***** GIVEN ENTRIES

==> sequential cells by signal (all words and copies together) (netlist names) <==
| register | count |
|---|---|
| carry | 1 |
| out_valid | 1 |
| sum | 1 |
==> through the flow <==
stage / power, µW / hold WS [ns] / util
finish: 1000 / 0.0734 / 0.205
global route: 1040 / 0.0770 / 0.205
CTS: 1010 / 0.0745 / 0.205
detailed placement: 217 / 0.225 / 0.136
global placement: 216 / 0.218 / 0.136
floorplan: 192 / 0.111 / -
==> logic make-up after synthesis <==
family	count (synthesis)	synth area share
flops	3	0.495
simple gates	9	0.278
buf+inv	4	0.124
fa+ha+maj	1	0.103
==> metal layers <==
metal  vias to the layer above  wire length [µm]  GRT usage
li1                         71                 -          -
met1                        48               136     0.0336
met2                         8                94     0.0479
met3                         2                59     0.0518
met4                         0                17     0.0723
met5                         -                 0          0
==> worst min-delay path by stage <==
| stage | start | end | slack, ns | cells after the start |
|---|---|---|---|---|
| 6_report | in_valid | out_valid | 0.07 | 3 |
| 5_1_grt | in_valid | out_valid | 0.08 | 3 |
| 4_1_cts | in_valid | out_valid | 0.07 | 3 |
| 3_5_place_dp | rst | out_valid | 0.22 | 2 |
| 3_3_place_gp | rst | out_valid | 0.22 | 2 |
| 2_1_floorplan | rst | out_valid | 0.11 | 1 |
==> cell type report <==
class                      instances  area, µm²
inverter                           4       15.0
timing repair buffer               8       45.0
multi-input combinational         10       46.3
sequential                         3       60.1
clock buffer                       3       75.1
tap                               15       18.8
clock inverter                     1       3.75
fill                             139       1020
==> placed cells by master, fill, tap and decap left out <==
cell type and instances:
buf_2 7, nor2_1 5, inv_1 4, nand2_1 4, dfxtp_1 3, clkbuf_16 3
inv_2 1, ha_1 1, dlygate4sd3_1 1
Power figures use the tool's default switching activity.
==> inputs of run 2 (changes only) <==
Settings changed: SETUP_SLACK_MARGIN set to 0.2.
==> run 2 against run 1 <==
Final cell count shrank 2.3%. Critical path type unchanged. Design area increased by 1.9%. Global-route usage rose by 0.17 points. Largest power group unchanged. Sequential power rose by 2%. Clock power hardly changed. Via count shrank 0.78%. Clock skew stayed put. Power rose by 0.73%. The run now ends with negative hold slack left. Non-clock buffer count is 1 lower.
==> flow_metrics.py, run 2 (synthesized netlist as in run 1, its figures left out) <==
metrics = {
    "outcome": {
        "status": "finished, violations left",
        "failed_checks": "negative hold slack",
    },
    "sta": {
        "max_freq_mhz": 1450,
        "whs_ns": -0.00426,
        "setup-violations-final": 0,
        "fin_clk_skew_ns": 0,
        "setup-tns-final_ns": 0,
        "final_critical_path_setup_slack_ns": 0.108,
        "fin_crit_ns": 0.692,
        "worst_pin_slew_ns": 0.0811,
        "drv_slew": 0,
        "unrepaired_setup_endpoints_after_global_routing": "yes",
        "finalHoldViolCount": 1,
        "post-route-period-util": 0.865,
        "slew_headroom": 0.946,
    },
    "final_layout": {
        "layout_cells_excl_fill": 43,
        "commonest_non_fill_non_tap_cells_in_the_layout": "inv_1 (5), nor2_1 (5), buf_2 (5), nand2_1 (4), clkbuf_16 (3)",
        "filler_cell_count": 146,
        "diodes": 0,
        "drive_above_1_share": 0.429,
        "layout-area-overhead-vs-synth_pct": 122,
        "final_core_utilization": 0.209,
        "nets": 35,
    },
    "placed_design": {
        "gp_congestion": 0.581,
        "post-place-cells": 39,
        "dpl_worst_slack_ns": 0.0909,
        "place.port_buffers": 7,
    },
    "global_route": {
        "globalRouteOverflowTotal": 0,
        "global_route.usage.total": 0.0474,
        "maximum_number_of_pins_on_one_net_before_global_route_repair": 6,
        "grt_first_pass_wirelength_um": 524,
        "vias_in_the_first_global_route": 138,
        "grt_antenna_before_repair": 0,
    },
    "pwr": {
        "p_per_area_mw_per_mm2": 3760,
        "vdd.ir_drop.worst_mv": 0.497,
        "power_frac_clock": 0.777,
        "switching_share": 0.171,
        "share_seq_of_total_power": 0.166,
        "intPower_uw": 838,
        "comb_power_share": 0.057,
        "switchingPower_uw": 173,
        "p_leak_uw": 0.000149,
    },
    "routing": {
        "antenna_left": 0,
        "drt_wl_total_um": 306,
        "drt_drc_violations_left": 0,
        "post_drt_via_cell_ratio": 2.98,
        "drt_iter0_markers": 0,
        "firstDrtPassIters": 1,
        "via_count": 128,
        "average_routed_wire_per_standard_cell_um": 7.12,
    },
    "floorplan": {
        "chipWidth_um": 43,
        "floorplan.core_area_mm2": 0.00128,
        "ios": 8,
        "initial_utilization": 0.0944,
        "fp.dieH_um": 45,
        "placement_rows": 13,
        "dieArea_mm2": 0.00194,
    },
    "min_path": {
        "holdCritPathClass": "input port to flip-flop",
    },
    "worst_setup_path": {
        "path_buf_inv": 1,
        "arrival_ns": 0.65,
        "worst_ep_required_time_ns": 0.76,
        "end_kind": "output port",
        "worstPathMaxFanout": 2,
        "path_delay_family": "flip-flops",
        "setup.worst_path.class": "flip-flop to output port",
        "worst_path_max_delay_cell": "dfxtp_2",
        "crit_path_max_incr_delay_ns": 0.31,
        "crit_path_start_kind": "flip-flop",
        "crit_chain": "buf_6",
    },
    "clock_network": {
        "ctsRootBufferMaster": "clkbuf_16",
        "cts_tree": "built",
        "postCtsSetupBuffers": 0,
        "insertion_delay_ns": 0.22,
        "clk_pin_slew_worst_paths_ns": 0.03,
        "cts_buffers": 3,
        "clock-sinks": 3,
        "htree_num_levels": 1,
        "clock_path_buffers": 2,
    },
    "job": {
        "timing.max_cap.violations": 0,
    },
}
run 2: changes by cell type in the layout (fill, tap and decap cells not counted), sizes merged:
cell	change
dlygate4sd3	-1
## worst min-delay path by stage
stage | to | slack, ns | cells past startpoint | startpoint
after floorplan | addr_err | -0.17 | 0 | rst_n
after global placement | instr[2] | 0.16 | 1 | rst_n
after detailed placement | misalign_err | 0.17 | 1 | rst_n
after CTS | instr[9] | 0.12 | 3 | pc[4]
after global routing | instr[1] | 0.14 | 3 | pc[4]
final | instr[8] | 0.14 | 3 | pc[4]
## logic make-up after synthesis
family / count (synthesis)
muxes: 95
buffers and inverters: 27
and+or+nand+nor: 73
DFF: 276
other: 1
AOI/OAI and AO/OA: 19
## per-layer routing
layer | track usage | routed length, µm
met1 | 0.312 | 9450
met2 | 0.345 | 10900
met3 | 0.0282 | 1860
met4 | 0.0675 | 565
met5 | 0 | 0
$ cat config.mk
export PLATFORM = sky130hd
export DESIGN_NAME = mac_dot_sequencer
export DESIGN_NICKNAME = d
export VERILOG_FILES = /design/src/rtl/mac_dot_sequencer.sv
export SDC_FILE = /design/constraint.sdc
export NUM_CORES = 1
export LEC_CHECK = 0
export CORE_ASPECT_RATIO = 0.8
export CORE_MARGIN = 3
export CORE_UTILIZATION = 43
export CTS_CLUSTER_DIAMETER = 150
export CTS_CLUSTER_SIZE = 30
export DETAILED_ROUTE_END_ITERATION = 8
export GPL_ROUTABILITY_DRIVEN = 0
export HOLD_SLACK_MARGIN = 0.1
export MAX_ROUTING_LAYER = met4
export PLACE_DENSITY_LB_ADDON = 0.2
export SLEW_MARGIN = 20
export SYNTH_ARGS = -nofsm -noshare
export SYNTH_HDL_FRONTEND = slang
export SYNTH_SLANG_ARGS = --single-unit
export TNS_END_PERCENT = 30
$ cat constraint.sdc
create_clock -name clk -period 4.4 [get_ports clk]
set_input_delay 0.88 -clock clk [delete_from_list [all_inputs] [get_ports clk]]
set_output_delay 0.88 -clock clk [all_outputs]
set_load 0.005 [all_outputs]
[config.mk]
export PLATFORM = sky130hd
export DESIGN_NAME = ifu_fetch_queue
export DESIGN_NICKNAME = d
export VERILOG_FILES = /design/src/rtl/ifu_pkg.sv /design/src/rtl/ifu_fq_fifo.sv /design/src/rtl/ifu_fetch_queue.sv
export SDC_FILE = /design/constraint.sdc
export NUM_CORES = 1
export LEC_CHECK = 0
export CAP_MARGIN = 30
export CORE_MARGIN = 2
export CORE_UTILIZATION = 30
export CTS_CLUSTER_SIZE = 40
export DETAILED_ROUTE_END_ITERATION = 7
export PLACE_DENSITY = 0.5
export SLEW_MARGIN = 5
export SYNTH_ARGS = -nofsm -noshare
export SYNTH_HDL_FRONTEND = slang
export SYNTH_SLANG_ARGS = --single-unit
[constraint.sdc]
create_clock -name clk -period 4.5 [get_ports clk]
set_clock_uncertainty 0.15 [all_clocks]
set_input_delay 0.675 -clock clk [delete_from_list [all_inputs] [get_ports clk]]
set_output_delay 0.675 -clock clk [all_outputs]
set_load 0.01 [all_outputs]
[src/rtl/ifu_pkg.sv]
// Shared types and defaults for the instruction fetch queue.
package ifu_pkg;

    // Fetch FSM states
    typedef enum logic [1:0] {
        FQ_IDLE = 2'd0,
        FQ_REQ  = 2'd1,
        FQ_DROP = 2'd2
    } fq_state_t;

    // First fetch address after reset
    localparam logic [31:0] IFU_RESET_PC = 32'h8000_0000;

    // Instruction width; one cache line carries two instructions
    localparam int unsigned IFU_INST_W = 32;

endpackage

[src/rtl/ifu_fq_fifo.sv]
// Circular {pc, inst} queue feeding decode.
// IFU_FQ_PAIR_EN adds a second push port so a full line can be queued in one cycle.
module ifu_fq_fifo
    import ifu_pkg::*;
#(
    parameter int unsigned ADDR_W = 32,
    parameter int unsigned INST_W = IFU_INST_W,
    parameter int unsigned DEPTH  = 4
) (
    input  logic                     i_clk,
    input  logic                     i_rst_n,
    input  logic                     i_flush,
    input  logic                     i_push1,
    input  logic [ADDR_W-1:0]        i_push1_pc,
    input  logic [INST_W-1:0]        i_push1_inst,
`ifdef IFU_FQ_PAIR_EN
    input  logic                     i_push2,
    input  logic [ADDR_W-1:0]        i_push2_pc,
    input  logic [INST_W-1:0]        i_push2_inst,
`endif
    input  logic                     i_pop,
    output logic [ADDR_W-1:0]        o_head_pc,
    output logic [INST_W-1:0]        o_head_inst,
    output logic [$clog2(DEPTH):0]   o_count
);

    localparam int unsigned PW = $clog2(DEPTH);
    localparam int unsigned CW = PW + 1;

    logic [ADDR_W-1:0] r_mem_pc   [DEPTH];
    logic [INST_W-1:0] r_mem_inst [DEPTH];
    logic [PW-1:0]     r_wr;
    logic [PW-1:0]     r_rd;
    logic [CW-1:0]     r_count;
    logic [CW-1:0]     w_push_n;
    logic [CW-1:0]     w_pop_n;

    // Number of entries written and removed this cycle
    always_comb begin
        w_push_n = CW'(i_push1);
`ifdef IFU_FQ_PAIR_EN
        w_push_n = w_push_n + CW'(i_push2);
`endif
        w_pop_n  = CW'(i_pop);
    end

    // Storage, pointers and occupancy; flush empties the queue but leaves slot contents stale
    always_ff @(posedge i_clk or negedge i_rst_n) begin
        if (!i_rst_n) begin
            for (int unsigned k = 0; k < DEPTH; k++) begin
                r_mem_pc[k]   <= '0;
                r_mem_inst[k] <= '0;
            end
            r_wr    <= '0;
            r_rd    <= '0;
            r_count <= '0;
        end else if (i_flush) begin
            r_wr    <= '0;
            r_rd    <= '0;
            r_count <= '0;
        end else begin
            if (i_push1) begin
                r_mem_pc[r_wr]   <= i_push1_pc;
                r_mem_inst[r_wr] <= i_push1_inst;
            end
`ifdef IFU_FQ_PAIR_EN
            if (i_push2) begin
                r_mem_pc[r_wr + PW'(1)]   <= i_push2_pc;
                r_mem_inst[r_wr + PW'(1)] <= i_push2_inst;
            end
`endif
            r_wr    <= r_wr + PW'(w_push_n);
            r_rd    <= r_rd + PW'(w_pop_n);
            r_count <= r_count + w_push_n - w_pop_n;
        end
    end

    assign o_head_pc   = r_mem_pc[r_rd];
    assign o_head_inst = r_mem_inst[r_rd];
    assign o_count     = r_count;

endmodule

[src/rtl/ifu_fetch_queue.sv]
// Fetch front-end: sequential PC generation, one outstanding cache read,
// word select into the fetch queue, redirect flush with in-flight drop.
// Optional feature macro: IFU_FQ_PAIR_EN (push both words of a line in one cycle).
module ifu_fetch_queue
    import ifu_pkg::*;
#(
    parameter int unsigned       ADDR_W   = 32,
    parameter int unsigned       LINE_W   = 64,
    parameter int unsigned       INST_W   = IFU_INST_W,
    parameter int unsigned       DEPTH    = 4,
    parameter logic [ADDR_W-1:0] RESET_PC = ADDR_W'(IFU_RESET_PC)
) (
    input  logic                   clk,
    input  logic                   rst,
    input  logic                   redirect_valid,
    input  logic [ADDR_W-1:0]      redirect_pc,
    output logic                   inst_valid,
    input  logic                   inst_ready,
    output logic [INST_W-1:0]      inst,
    output logic [ADDR_W-1:0]      inst_pc,
    output logic [$clog2(DEPTH):0] fq_count,
    output logic                   fq_busy,
    output logic [ADDR_W-1:0]      cache_addr,
    output logic                   cache_r_ready,
    input  logic                   cache_r_valid,
    input  logic [LINE_W-1:0]      cache_r_data
);

    localparam int unsigned       CW        = $clog2(DEPTH) + 1;
    localparam logic [ADDR_W-1:0] WORD_MASK = ~ADDR_W'(3);
    localparam logic [ADDR_W-1:0] LINE_MASK = ~ADDR_W'(7);

    fq_state_t         r_state;
    fq_state_t         w_state_nxt;
    logic [ADDR_W-1:0] r_fetch_pc;
    logic [ADDR_W-1:0] w_fetch_pc_nxt;
    logic [ADDR_W-1:0] r_cache_addr;
    logic [ADDR_W-1:0] w_cache_addr_nxt;
    logic [ADDR_W-1:0] w_redirect_pc;
    logic [INST_W-1:0] w_sel_inst;
    logic              w_push1;
    logic              w_pop;
`ifdef IFU_FQ_PAIR_EN
    logic              w_push2;
    logic              w_pair_ok;
`endif

    assign w_redirect_pc = redirect_pc & WORD_MASK;
    assign w_sel_inst    = r_fetch_pc[2] ? cache_r_data[INST_W +: INST_W]
                                         : cache_r_data[0 +: INST_W];
    assign w_pop         = inst_ready & inst_valid & ~redirect_valid;
`ifdef IFU_FQ_PAIR_EN
    // Free-slot test uses the registered count, ignoring a same-cycle pop
    assign w_pair_ok     = ~r_fetch_pc[2] & (fq_count <= CW'(DEPTH - 2));
`endif

    // State, fetch PC and the address held stable for the cache
    always_ff @(posedge clk or negedge rst) begin
        if (!rst) begin
            r_state      <= FQ_IDLE;
            r_fetch_pc   <= RESET_PC;
            r_cache_addr <= RESET_PC & LINE_MASK;
        end else begin
            r_state      <= w_state_nxt;
            r_fetch_pc   <= w_fetch_pc_nxt;
            r_cache_addr <= w_cache_addr_nxt;
        end
    end

    // Next state, fetch PC update and push control; redirect always wins
    always_comb begin
        w_state_nxt      = r_state;
        w_fetch_pc_nxt   = r_fetch_pc;
        w_cache_addr_nxt = r_cache_addr;
        w_push1          = 1'b0;
`ifdef IFU_FQ_PAIR_EN
        w_push2          = 1'b0;
`endif
        case (r_state)
            FQ_IDLE: begin
                if (redirect_valid) begin
                    w_fetch_pc_nxt = w_redirect_pc;
                end else if (fq_count < CW'(DEPTH)) begin
                    w_state_nxt      = FQ_REQ;
                    w_cache_addr_nxt = r_fetch_pc & LINE_MASK;
                end
            end
            FQ_REQ: begin
                if (redirect_valid) begin
                    w_fetch_pc_nxt = w_redirect_pc;
                    w_state_nxt    = cache_r_valid ? FQ_IDLE : FQ_DROP;
                end else if (cache_r_valid) begin
                    w_push1     = 1'b1;
                    w_state_nxt = FQ_IDLE;
`ifdef IFU_FQ_PAIR_EN
                    if (w_pair_ok) begin
                        w_push2        = 1'b1;
                        w_fetch_pc_nxt = r_fetch_pc + ADDR_W'(8);
                    end else begin
                        w_fetch_pc_nxt = r_fetch_pc + ADDR_W'(4);
                    end
`else
                    w_fetch_pc_nxt = r_fetch_pc + ADDR_W'(4);
`endif
                end
            end
            FQ_DROP: begin
                if (redirect_valid) begin
                    w_fetch_pc_nxt = w_redirect_pc;
                end
                if (cache_r_valid) begin
                    w_state_nxt = FQ_IDLE;
                end
            end
            default: begin
                w_state_nxt = FQ_IDLE;
            end
        endcase
    end

    ifu_fq_fifo #(
        .ADDR_W (ADDR_W),
        .INST_W (INST_W),
        .DEPTH  (DEPTH)
    ) u_fifo (
        .i_clk        (clk),
        .i_rst_n      (rst),
        .i_flush      (redirect_valid),
        .i_push1      (w_push1),
        .i_push1_pc   (r_fetch_pc),
        .i_push1_inst (w_sel_inst),
`ifdef IFU_FQ_PAIR_EN
        .i_push2      (w_push2),
        .i_push2_pc   (r_fetch_pc + ADDR_W'(4)),
        .i_push2_inst (cache_r_data[INST_W +: INST_W]),
`endif
        .i_pop        (w_pop),
        .o_head_pc    (inst_pc),
        .o_head_inst  (inst),
        .o_count      (fq_count)
    );

    assign inst_valid    = (fq_count != '0);
    assign cache_r_ready = (r_state != FQ_IDLE);
    assign fq_busy       = (r_state != FQ_IDLE);
    assign cache_addr    = r_cache_addr;

endmodule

**********

PROBLEM DETAILS: Your answer must be every line from the listing above that holds the string "synthesis".

RESPONSE BOX:
==> logic make-up after synthesis <==
family	count (synthesis)	synth area share
## logic make-up after synthesis
family / count (synthesis)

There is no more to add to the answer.